Every day, I commute from Golden into Denver. And every day, the first thing I do when I get in my car—before I even start the engine—is buckle my seatbelt. I was in Iceland last week, and was reminded constantly by tour guides and bus operators that seatbelts are mandatory, and everyone must buckle up before we start moving. This public safety intervention has gained major traction over the past few decades, and now it’s common knowledge that seatbelts save lives. But how effective are they at that? And how can we measure their impact when it means measuring something that does not happen?
Of course, very smart people have been working on exactly these questions for decades, and one way to approach answering them is through a metric called Number Needed to Treat, or NNT, which is used across several branches of health and medicine. It quantifies how many people need to receive a certain treatment or intervention in order for one person to benefit. NNT gives us a sense of the impact; the lower the number, the more effective the treatment. This recent New York Times article, however, explains that the impact of some medical and public health interventions is far less than we might think. For example, the NNT of using antibiotics to cure a sinus infection is 15, meaning if 15 people take antibiotics for a sinus infection, 14 will either not get better or would’ve gotten better regardless of the antibiotics. The NNT of taking aspirin to prevent a heart attack is 2,000. If about 2,000 people take aspirin every day for two years, one heart attack will be prevented. I looked into seatbelts, too: the NNT of wearing a seatbelt in a motor vehicle accident to save a life is 25,000, although the NNT is lower, and hence, better, for injury prevention.
Metrics like NNT and other measures of impact and effectiveness have been the basis for the development of evidence-based medicine, which ensures higher quality care to patients. Holding ourselves to these rigorous standards of evaluation is critical to improving the health care system. At CCMU, we’re committed to measuring our impact too, but it’s challenging work, just like it is for most nonprofits. We’re working to prove our value to society by demonstrating that our efforts lead to real, positive change in Colorado’s health system.
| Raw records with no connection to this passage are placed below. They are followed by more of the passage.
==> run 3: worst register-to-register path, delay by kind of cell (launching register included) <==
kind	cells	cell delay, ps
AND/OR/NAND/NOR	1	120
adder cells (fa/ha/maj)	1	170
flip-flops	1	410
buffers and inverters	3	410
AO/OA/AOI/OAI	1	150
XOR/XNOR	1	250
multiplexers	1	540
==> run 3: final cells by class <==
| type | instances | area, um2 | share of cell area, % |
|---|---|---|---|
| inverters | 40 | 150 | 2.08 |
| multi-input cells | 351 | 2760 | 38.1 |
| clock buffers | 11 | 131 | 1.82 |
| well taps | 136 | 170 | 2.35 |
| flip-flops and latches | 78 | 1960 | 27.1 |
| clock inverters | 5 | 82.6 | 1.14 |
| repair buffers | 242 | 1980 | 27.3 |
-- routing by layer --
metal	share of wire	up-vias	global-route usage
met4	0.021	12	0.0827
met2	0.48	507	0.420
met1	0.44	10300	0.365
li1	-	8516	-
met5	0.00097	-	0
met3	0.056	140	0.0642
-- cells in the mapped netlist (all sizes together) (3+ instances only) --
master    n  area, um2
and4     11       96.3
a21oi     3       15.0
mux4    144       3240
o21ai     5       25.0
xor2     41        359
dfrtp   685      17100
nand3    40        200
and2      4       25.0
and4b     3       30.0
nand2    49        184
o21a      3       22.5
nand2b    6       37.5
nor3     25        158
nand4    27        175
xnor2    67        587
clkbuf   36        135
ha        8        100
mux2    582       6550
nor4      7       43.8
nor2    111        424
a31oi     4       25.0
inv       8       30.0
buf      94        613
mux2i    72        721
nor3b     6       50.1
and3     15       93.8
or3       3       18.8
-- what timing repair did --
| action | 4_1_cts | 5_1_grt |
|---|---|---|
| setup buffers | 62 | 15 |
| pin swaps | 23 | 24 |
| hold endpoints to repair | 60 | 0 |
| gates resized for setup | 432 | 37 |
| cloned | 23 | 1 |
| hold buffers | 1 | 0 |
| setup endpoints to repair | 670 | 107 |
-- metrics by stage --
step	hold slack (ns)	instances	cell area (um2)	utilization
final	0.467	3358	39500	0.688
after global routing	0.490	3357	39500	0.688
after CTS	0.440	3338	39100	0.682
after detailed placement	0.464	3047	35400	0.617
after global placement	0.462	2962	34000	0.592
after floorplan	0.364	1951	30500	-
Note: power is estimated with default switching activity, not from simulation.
<file path="src/rtl/mac_array_ctrl_pkg.sv">
// Shared definitions for the MAC array sequencer: register map, control/status bit
// positions and FSM state encoding.
package mac_array_ctrl_pkg;

    localparam logic [2:0] AddrCtrl   = 3'd0;
    localparam logic [2:0] AddrStatus = 3'd1;
    localparam logic [2:0] AddrXPush  = 3'd2;
    localparam logic [2:0] AddrBias   = 3'd3;
    localparam logic [2:0] AddrLen    = 3'd4;
    localparam logic [2:0] AddrResPop = 3'd5;
    localparam logic [2:0] AddrResCnt = 3'd6;
    localparam logic [2:0] AddrCycles = 3'd7;

    localparam int unsigned CtrlLoadw = 0;
    localparam int unsigned CtrlStart = 1;
    localparam int unsigned CtrlClear = 2;

    localparam int unsigned StBusy     = 0;
    localparam int unsigned StXFull    = 1;
    localparam int unsigned StXEmpty   = 2;
    localparam int unsigned StResFull  = 3;
    localparam int unsigned StResEmpty = 4;
    localparam int unsigned StDone     = 5;
    localparam int unsigned StUnf      = 6;
    localparam int unsigned StOvf      = 7;

    typedef enum logic [2:0] {
        StIdle,
        StLoadw,
        StStream,
        StDrain,
        StFinish
    } state_e;

    function automatic logic [31:0] sat_inc32(input logic [31:0] v);
        return (v == 32'hFFFF_FFFF) ? v : v + 32'd1;
    endfunction

endpackage

</file>
<file path="src/rtl/mac_array_ctrl_if.sv">
// Register bus plus PE-row stream for the MAC array sequencer.
// The sequencer takes the slave side; host and PE row together form the master side.
interface mac_array_ctrl_if #(
    parameter int unsigned N_PE = 4,
    parameter int unsigned XW   = 8,
    parameter int unsigned YW   = 32
);
    logic [2:0]           reg_addr;
    logic                 reg_read;
    logic                 reg_write;
    logic [31:0]          reg_writedata;
    logic [31:0]          reg_readdata;
    logic                 reg_readdatavalid;
    logic                 load_weight;
    logic                 valid_in;
    logic [N_PE*XW-1:0]   x_in;
    logic [YW-1:0]        y_in;
    logic [YW-1:0]        y_out;
    logic                 valid_out;

    modport slave (
        input  reg_addr, reg_read, reg_write, reg_writedata, y_out, valid_out,
        output reg_readdata, reg_readdatavalid, load_weight, valid_in, x_in, y_in
    );

    modport master (
        output reg_addr, reg_read, reg_write, reg_writedata, y_out, valid_out,
        input  reg_readdata, reg_readdatavalid, load_weight, valid_in, x_in, y_in
    );

endinterface

</file>
<file path="src/rtl/mac_array_ctrl_sync_fifo.sv">
// Synchronous first-word-fall-through FIFO with flush. A push into a full FIFO is
// accepted only when a pop happens in the same cycle; a pop on empty is ignored.
module mac_array_ctrl_sync_fifo #(
    parameter int unsigned W     = 8,
    parameter int unsigned DEPTH = 16
) (
    input  logic                      i_clk,
    input  logic                      i_rst_n,
    input  logic                      i_flush,
    input  logic                      i_push,
    input  logic [W-1:0]              i_wdata,
    input  logic                      i_pop,
    output logic [W-1:0]              o_rdata,
    output logic                      o_full,
    output logic                      o_empty,
    output logic [$clog2(DEPTH):0]    o_count
);

    localparam int unsigned AW = $clog2(DEPTH);
    localparam logic [AW:0] FullCnt = (AW + 1)'(DEPTH);

    logic [W-1:0]  r_mem [DEPTH];
    logic [AW-1:0] r_wptr;
    logic [AW-1:0] r_rptr;
    logic [AW:0]   r_count;
    logic          w_do_push;
    logic          w_do_pop;

    assign w_do_pop  = i_pop && (r_count != '0);
    assign w_do_push = i_push && ((r_count != FullCnt) || w_do_pop);

    always_ff @(posedge i_clk) begin
        if (w_do_push) begin
            r_mem[r_wptr] <= i_wdata;
        end
    end

    always_ff @(posedge i_clk or negedge i_rst_n) begin
        if (!i_rst_n) begin
            r_wptr  <= '0;
            r_rptr  <= '0;
            r_count <= '0;
        end else if (i_flush) begin
            r_wptr  <= '0;
            r_rptr  <= '0;
            r_count <= '0;
        end else begin
            if (w_do_push) begin
                r_wptr <= r_wptr + 1'b1;
            end
            if (w_do_pop) begin
                r_rptr <= r_rptr + 1'b1;
            end
            if (w_do_push && !w_do_pop) begin
                r_count <= r_count + 1'b1;
            end else if (w_do_pop && !w_do_push) begin
                r_count <= r_count - 1'b1;
            end
        end
    end

    assign o_rdata = r_mem[r_rptr];
    assign o_full  = (r_count == FullCnt);
    assign o_empty = (r_count == '0);
    assign o_count = r_count;

endmodule

</file>
<file path="src/rtl/mac_array_ctrl.sv">
// Register-mapped sequencer feeding a MAC PE row: streams queued x vectors into the row
// under result-FIFO credit and collects the row results for the host to pop.
module mac_array_ctrl
    import mac_array_ctrl_pkg::*;
#(
    parameter int unsigned N_PE  = 4,
    parameter int unsigned XW    = 8,
    parameter int unsigned YW    = 32,
    parameter int unsigned DEPTH = 16
) (
    input  logic            i_clk,
    input  logic            i_rst_n,
    mac_array_ctrl_if.slave io_bus
);

    localparam int unsigned XBits = N_PE * XW;
    localparam int unsigned CW    = $clog2(DEPTH) + 1;

    state_e             r_state;
    logic [15:0]        r_len;
    logic [15:0]        r_len_lat;
    logic [15:0]        r_issued;
    logic [15:0]        r_received;
    logic [YW-1:0]      r_bias;
    logic [YW-1:0]      r_bias_lat;
    logic [31:0]        r_cycles;
    logic               r_done;
    logic               r_ovf;
    logic               r_unf;
    logic               r_load_weight;
    logic               r_valid_in;
    logic [XBits-1:0]   r_x_in;
    logic [YW-1:0]      r_y_in;
    logic [31:0]        r_readdata;
    logic               r_readdatavalid;

    logic               w_wr_ctrl;
    logic               w_wr_xpush;
    logic               w_wr_bias;
    logic               w_wr_len;
    logic               w_rd_pop;
    logic               w_clear;
    logic               w_loadw;
    logic               w_start;
    logic               w_busy;
    logic               w_issue;
    logic               w_credit;
    logic [15:0]        w_inflight;
    logic               w_x_pop;
    logic               w_res_pop;
    logic [XBits-1:0]   w_x_rdata;
    logic               w_x_full;
    logic               w_x_empty;
    logic [CW-1:0]      w_x_count;
    logic [YW-1:0]      w_res_rdata;
    logic               w_res_full;
    logic               w_res_empty;
    logic [CW-1:0]      w_res_count;
    logic [31:0]        w_rdata;
    logic               w_unused;

    assign w_wr_ctrl  = io_bus.reg_write && (io_bus.reg_addr == AddrCtrl);
    assign w_wr_xpush = io_bus.reg_write && (io_bus.reg_addr == AddrXPush);
    assign w_wr_bias  = io_bus.reg_write && (io_bus.reg_addr == AddrBias);
    assign w_wr_len   = io_bus.reg_write && (io_bus.reg_addr == AddrLen);
    assign w_rd_pop   = io_bus.reg_read && (io_bus.reg_addr == AddrResPop);

    // CLEAR overrides everything; LOADW overrides START in the same write.
    assign w_clear = w_wr_ctrl && io_bus.reg_writedata[CtrlClear];
    assign w_loadw = w_wr_ctrl && io_bus.reg_writedata[CtrlLoadw] && !w_clear;
    assign w_start = w_wr_ctrl && io_bus.reg_writedata[CtrlStart] &&
                     !io_bus.reg_writedata[CtrlLoadw] && !w_clear;

    assign w_busy = (r_state == StLoadw) || (r_state == StStream) || (r_state == StDrain);

    // Results outstanding in the row plus results parked in the FIFO never exceed DEPTH.
    assign w_inflight = r_issued - r_received;
    assign w_credit   = (32'(w_inflight) + 32'(w_res_count)) < DEPTH;
    assign w_issue    = (r_state == StStream) && !w_x_empty && w_credit &&
                        (r_issued != r_len_lat) && !w_clear;

    assign w_x_pop   = w_issue || ((r_state == StIdle) && w_loadw && !w_x_empty);
    assign w_res_pop = w_rd_pop && !w_res_empty;
    assign w_unused  = ^w_x_count;

    mac_array_ctrl_sync_fifo #(
        .W     (XBits),
        .DEPTH (DEPTH)
    ) u_x_fifo (
        .i_clk   (i_clk),
        .i_rst_n (i_rst_n),
        .i_flush (w_clear),
        .i_push  (w_wr_xpush),
        .i_wdata (io_bus.reg_writedata[XBits-1:0]),
        .i_pop   (w_x_pop),
        .o_rdata (w_x_rdata),
        .o_full  (w_x_full),
        .o_empty (w_x_empty),
        .o_count (w_x_count)
    );

    mac_array_ctrl_sync_fifo #(
        .W     (YW),
        .DEPTH (DEPTH)
    ) u_res_fifo (
        .i_clk   (i_clk),
        .i_rst_n (i_rst_n),
        .i_flush (w_clear),
        .i_push  (io_bus.valid_out),
        .i_wdata (io_bus.y_out),
        .i_pop   (w_res_pop),
        .o_rdata (w_res_rdata),
        .o_full  (w_res_full),
        .o_empty (w_res_empty),
        .o_count (w_res_count)
    );

    always_comb begin
        w_rdata = '0;
        case (io_bus.reg_addr)
            AddrStatus: w_rdata = {24'd0, r_ovf, r_unf, r_done, w_res_empty, w_res_full,
                                   w_x_empty, w_x_full, w_busy};
            AddrBias:   w_rdata = 32'($signed(r_bias));
            AddrLen:    w_rdata = {16'd0, r_len};
            AddrResPop: w_rdata = w_res_empty ? 32'd0 : 32'($signed(w_res_rdata));
            AddrResCnt: w_rdata = 32'(w_res_count);
            AddrCycles: w_rdata = r_cycles;
            default:    w_rdata = '0;
        endcase
    end

    always_ff @(posedge i_clk or negedge i_rst_n) begin
        if (!i_rst_n) begin
            r_readdata      <= '0;
            r_readdatavalid <= 1'b0;
            r_len           <= '0;
            r_bias          <= '0;
            r_ovf           <= 1'b0;
            r_unf           <= 1'b0;
        end else begin
            r_readdatavalid <= io_bus.reg_read;
            if (io_bus.reg_read) begin
                r_readdata <= w_rdata;
            end
            if (w_wr_len) begin
                r_len <= io_bus.reg_writedata[15:0];
            end
            if (w_wr_bias) begin
                r_bias <= io_bus.reg_writedata[YW-1:0];
            end
            if (w_clear) begin
                r_ovf <= 1'b0;
                r_unf <= 1'b0;
            end else begin
                if (w_wr_xpush && w_x_full && !w_x_pop) begin
                    r_ovf <= 1'b1;
                end
                if (w_rd_pop && w_res_empty) begin
                    r_unf <= 1'b1;
                end
            end
        end
    end

    always_ff @(posedge i_clk or negedge i_rst_n) begin
        if (!i_rst_n) begin
            r_state       <= StIdle;
            r_len_lat     <= '0;
            r_bias_lat    <= '0;
            r_issued      <= '0;
            r_received    <= '0;
            r_cycles      <= '0;
            r_done        <= 1'b0;
            r_load_weight <= 1'b0;
            r_valid_in    <= 1'b0;
            r_x_in        <= '0;
            r_y_in        <= '0;
        end else if (w_clear) begin
            r_state       <= StIdle;
            r_issued      <= '0;
            r_received    <= '0;
            r_cycles      <= '0;
            r_done        <= 1'b0;
            r_load_weight <= 1'b0;
            r_valid_in    <= 1'b0;
            r_x_in        <= '0;
            r_y_in        <= '0;
        end else begin
            r_load_weight <= 1'b0;
            r_valid_in    <= 1'b0;
            if (w_busy && io_bus.valid_out) begin
                r_received <= r_received + 16'd1;
            end
            case (r_state)
                StIdle: begin
                    if (w_loadw && !w_x_empty) begin
                        r_state       <= StLoadw;
                        r_load_weight <= 1'b1;
                        r_x_in        <= w_x_rdata;
                    end else if (w_start) begin
                        r_len_lat  <= r_len;
                        r_bias_lat <= r_bias;
                        r_issued   <= '0;
                        r_received <= '0;
                        r_cycles   <= '0;
                        r_state    <= (r_len != 16'd0) ? StStream : StFinish;
                    end
                end
                StLoadw: begin
                    r_state <= StIdle;
                end
                StStream: begin
                    r_cycles <= sat_inc32(r_cycles);
                    if (w_issue) begin
                        r_valid_in <= 1'b1;
                        r_x_in     <= w_x_rdata;
                        r_y_in     <= r_bias_lat;
                        r_issued   <= r_issued + 16'd1;
                        if (r_issued + 16'd1 == r_len_lat) begin
                            r_state <= StDrain;
                        end
                    end
                end
                StDrain: begin
                    r_cycles <= sat_inc32(r_cycles);
                    if (r_received == r_len_lat) begin
                        r_state <= StFinish;
                    end
                end
                StFinish: begin
                    r_done  <= 1'b1;
                    r_state <= StIdle;
                end
                default: r_state <= StIdle;
            endcase
        end
    end

    assign io_bus.reg_readdata      = r_readdata;
    assign io_bus.reg_readdatavalid = r_readdatavalid;
    assign io_bus.load_weight       = r_load_weight;
    assign io_bus.valid_in          = r_valid_in;
    assign io_bus.x_in              = r_x_in;
    assign io_bus.y_in              = r_y_in;

endmodule

</file>
<file path="src/flat_wrapper.sv">
// flat-port wrapper written by rule: the top's interface ports become plain ports
module mac_array_ctrl_flat import mac_array_ctrl_pkg::*;
#(
    parameter int unsigned N_PE  = 4,
    parameter int unsigned XW    = 8,
    parameter int unsigned YW    = 32,
    parameter int unsigned DEPTH = 16
)
  (i_clk, i_rst_n, io_bus_reg_addr, io_bus_reg_read, io_bus_reg_write, io_bus_reg_writedata, io_bus_y_out, io_bus_valid_out, io_bus_reg_readdata, io_bus_reg_readdatavalid, io_bus_load_weight, io_bus_valid_in, io_bus_x_in, io_bus_y_in);
  mac_array_ctrl_if #(.N_PE(N_PE), .XW(XW), .YW(YW)) io_bus_i ();
  input  logic i_clk;
  input  logic i_rst_n;
  input wire logic [$bits(io_bus_i.reg_addr)-1:0] io_bus_reg_addr;
  input wire logic [$bits(io_bus_i.reg_read)-1:0] io_bus_reg_read;
  input wire logic [$bits(io_bus_i.reg_write)-1:0] io_bus_reg_write;
  input wire logic [$bits(io_bus_i.reg_writedata)-1:0] io_bus_reg_writedata;
  input wire logic [$bits(io_bus_i.y_out)-1:0] io_bus_y_out;
  input wire logic [$bits(io_bus_i.valid_out)-1:0] io_bus_valid_out;
  output wire logic [$bits(io_bus_i.reg_readdata)-1:0] io_bus_reg_readdata;
  output wire logic [$bits(io_bus_i.reg_readdatavalid)-1:0] io_bus_reg_readdatavalid;
  output wire logic [$bits(io_bus_i.load_weight)-1:0] io_bus_load_weight;
  output wire logic [$bits(io_bus_i.valid_in)-1:0] io_bus_valid_in;
  output wire logic [$bits(io_bus_i.x_in)-1:0] io_bus_x_in;
  output wire logic [$bits(io_bus_i.y_in)-1:0] io_bus_y_in;
  assign io_bus_i.reg_addr = io_bus_reg_addr;
  assign io_bus_i.reg_read = io_bus_reg_read;
  assign io_bus_i.reg_write = io_bus_reg_write;
  assign io_bus_i.reg_writedata = io_bus_reg_writedata;
  assign io_bus_i.y_out = io_bus_y_out;
  assign io_bus_i.valid_out = io_bus_valid_out;
  assign io_bus_reg_readdata = io_bus_i.reg_readdata;
  assign io_bus_reg_readdatavalid = io_bus_i.reg_readdatavalid;
  assign io_bus_load_weight = io_bus_i.load_weight;
  assign io_bus_valid_in = io_bus_i.valid_in;
  assign io_bus_x_in = io_bus_i.x_in;
  assign io_bus_y_in = io_bus_i.y_in;
  mac_array_ctrl #(.N_PE(N_PE), .XW(XW), .YW(YW), .DEPTH(DEPTH)) u_core (.i_clk(i_clk), .i_rst_n(i_rst_n), .io_bus(io_bus_i));
endmodule
</file>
We measure our work in a few different ways: outputs, outcomes, and impact. Our outputs are the direct achievements and tracking of our activities: the number of people who read our reports, the number of leaders we develop connections with, the number of policies we pursue to promote health and improve care, and many more. While those are important, the more important measures are the outcomes and impact, or the evidence of the changing health system and our role in driving those changes. For those, we’re looking at indicators like the influence of our leadership, the community-driven initiatives that are strengthening health systems, and the engagement of affected populations in health systems change.
The challenge, of course, is that we’re not the only ones doing this work, and attributing the successes we see in Colorado to any one organization’s actions is difficult. Especially as collective impact efforts gain steam across the state, it’s increasingly difficult to get or take credit for positive outcomes. However, we’ve long welcomed diverse partners in this work, and the exact nature of how much we’ve contributed to achieving outcomes is less important than actually reaching those outcomes. It is critical that we each hold ourselves accountable to contributing our best efforts toward our shared vision, and embrace evaluation and measures of impact as an essential part of the process. We’re committed to understanding what we’re doing well, and where we can be doing more, and we hope you are, too. Buckle your seatbelts, folks, we’ve got a long road ahead!